Friday, 18 February 2011


Polymorphism is one of the object oriented paradigms that leads to pain when optimising.



Polymorphism in itself isn't a bad thing. It's a useful design mechanism and has its place. The virtual function call adds a level of abstraction that makes it difficult to port to SPU or GPU architectures and adds a barrier to many optimisation techniques.

A common example is using polymorphism and virtual functions to process a list of heterogenous types with a common base class.

This is bad because:
(a) You're adding the cost of virtual function calls to every object
(b) You're dispatching to different pieces of code, in a potentially incoherent order, causing I$ thrash.
(c) You often end up with oversized objects that carry dead code and data around, again hurting cache efficiency
(d) It's harder to port the code to the SPU (or GPU)

I've been exploring an alternative way of structuring this approach. I've retained a polymorphic external interface for registering objects of different types in a list. However, rather than have a single add() function that takes the base type, I've explicitly made several overloaded functions that take the derived types. Each of these functions adds that object to a list of objects of the same specific derived type. So, instead of having one big heterogenous list, internally I have several type-specific homogenous lists.

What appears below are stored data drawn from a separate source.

## apollo_top
module apollo_top(
	input clk,
   input rst_n,
	input rs232_rx,	 
	output rs232_tx,	 
	input[7:0] in_ad_data,
	output out_ad_clk,
	output Sftclk,
	output Lchclk,
	output SDout,
	output test1,
	output test2
    );
wire[7:0] tx_in;
wire tx_write;
wire[7:0] rx_out;
wire rx_over;
my_uart	uart(	.clk(clk),
					.rst_n(rst_n),
					.rs232_rx(rs232_rx),
					.rs232_tx(rs232_tx),
					.tx_in(tx_in),
					.tx_write(tx_write),
					.rx_out(rx_out),
					.rx_over(rx_over)
					);
wire[7:0] recv_in;
wire recv_write;
wire recv_en;
wire recv_rst;
wire [7:0] scode;
wire scode_rdy;
wire [7:0] level;
controller controller(	.clk(clk),
								.rst_n(rst_n),
								.rx_out(rx_out),
								.rx_over(rx_over),
								.recv_in(recv_in),
								.recv_write(recv_write),
								.tx_in(tx_in),
								.tx_write(tx_write),
								.recv_ce(recv_en),
								.recv_rst(recv_rst),
								.scode(scode),
								.scode_rdy(scode_rdy),
								.level(level)
								);
segment_driver segment(	.clk(clk),
								.rst_n(rst_n),
								.bin({2'b00, scode}),
								.refresh(scode_rdy),
								.Sftclk(Sftclk),
								.Lchclk(Lchclk),
								.SDout(SDout));
wire[7:0] ad_data_in;
wire ad_data_rdy;
wire recv_rst_n = rst_n & recv_rst;
  ...
Size: ~6800 cells after synthesis, about 1400 flip-flops, ~58000 um^2 of cells after synthesis.
==> flow/config.mk <==
export PLATFORM = sky130hd
export DESIGN_NAME = apollo_top
export DESIGN_NICKNAME = apollo_top
export VERILOG_FILES = /design/flow/design.v
export SDC_FILE = /design/flow/constraint.sdc
export NUM_CORES = 4
export LEC_CHECK = 0
export ABC_AREA = 1
export CAP_MARGIN = 0
export CORE_ASPECT_RATIO = 0.72
export CORE_MARGIN = 2
export CORE_UTILIZATION = 72
export CTS_CLUSTER_DIAMETER = 360
export CTS_CLUSTER_SIZE = 15
export HOLD_SLACK_MARGIN = 0.3
export PLACE_DENSITY_LB_ADDON = 0.17
export SETUP_SLACK_MARGIN = 1.31
export SLEW_MARGIN = 20
export TNS_END_PERCENT = 5
==> flow/constraint.sdc <==
create_clock -name core_clock -period 4.4 [get_ports {clk}]
set_input_delay 0.8800 -clock core_clock [delete_from_list [all_inputs] [get_ports {clk}]]
set_output_delay 0.8800 -clock core_clock [all_outputs]
set_load 0.01 [all_outputs]
run.sh (not shown) runs the stock make flow with config.mk's settings and CLKGATE_MAP_FILE=.
Rerun with:
Settings changed: ABC_AREA 1 to not set, CAP_MARGIN 0 to 20, CORE_ASPECT_RATIO 0.72 to not set, CORE_UTILIZATION 72 to 40, CTS_CLUSTER_DIAMETER 360 to not set, CTS_CLUSTER_SIZE 15 to not set, HOLD_SLACK_MARGIN 0.3 to not set, PLACE_DENSITY set to 0.6, PLACE_DENSITY_LB_ADDON 0.17 to not set, SETUP_SLACK_MARGIN 1.31 to not set, TNS_END_PERCENT 5 to not set.
Clock period 4.4 ns to 20.0 ns, I/O delays scaled along.
Result:
- The changed run finished clean
- sequential share of layout area came out lower by 1.5 points
- final area increases by 2.7%
- hold slack improves by 26 ps
Rerun with:
Clock period 20.0 ns to 7.88 ns, I/O delays scaled along.
Effect: Clock-buffer cell count rises by 7; cell area rises by 0.34%; synthesized area stays the same.
Rerun with:
Settings changed: CORE_UTILIZATION 40 to 67.
Wire length falls by a few percent.
Cell area fell slightly.
Fmax grows slightly.
Final cell count is lower by roughly a tenth.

This way, I eliminate all virtual calls in my processing-side code. I can now process all of the objects of type X, Y and Z. I can explicitly call X::process() in a list, Y::process(), Z::process() and so on. This makes the code much easier to optimise and much easier to port to the SPU because you no longer need to know about the vtable. I now have much better I$ coherency.

Who said we must have one list, after all? Why does the contained object have to pay the cost of the abstraction mechanism? Doesn't it make more sense for the containing object to pay the cost? And a cheaper cost at that! Provided the set of types you are dealing with remains reasonable, maintaining multiple separate lists can be an easy way to enhance efficiency and make your code easier to port to SPU.


  1. It's a good idea, and will be much more practical in C++0x with variadic templates. In the meantime you could either use type lists or just do it ad hoc each time you need it (would be nice to have a reusable solution to this though).

  2. if (numberOfInstances.IsConsistentlyGreaterThan(numberOfClasses) ||
    { ...use specific arrays of specific things }
    { ...use polymorphism }

    you can get the right answer easily by just writing the smallest code as and when.

    if doing a driving game, you have an array of cars. easy. no need to figure out a polymorphic framework.

    A decade later you might find yourself part of some torturous committee process that has to argue for years over how to do this sort of thing (eg someone disconnected from development might have decided it would be great if all games used the same framework), and find yourself porting car update & AI code onto SPU's because its doing car damage calculations every frame or something silly like that.

    object orientation can be an over-rated concept - great to see the enthusiasm for haskell on this blog. writing and re-using functions does the trick. writing custom iterators (macros and templates) does the job of frameworks.

    Some programmers seem to assume C++ virtuals are the ONLY way of doing polymorphism.. they're just one of many methods. ( & one of 2 methods I know of that just happened to get an extention of C built for them)

    If you ever built your own class system in C or assembler you'd be
    dis-satisfied with the C++ virtuals method because there is no "static virtual data" (a datastructure per class).

    [4] another reason to not use polymorphic frameworks is the need to break up long update functions, in the case the update function itself thrashes the icache

  3. Tom Hammersley20 June 2011 at 14:31

    [1] Indeed, there are limits to the scalability and practicality of this approach. But still, that's where refactoring comes in. If the number of classes or instances in a system is scaling beyond that which it was originally designed for, it'll show growing pains elsewhere, too.

    I don't suppose this is an appropriate solution for every design problem, but it can have some useful applications.

    [2] Agreed - I think in many instances we put the cart before the horse. One of the key raison d'etres for OO was re-use; that's what we were realy getting at. OO delivered that, but it also delivered a little extra baggage with it. These days coding seems to be returning to a more heterogenous approach.

    People are happy to just write a function, when all that's needed is a function and a function will do.

    [4] ... plus a long update function is a killer blow for any kind of attempt to parallelise a system.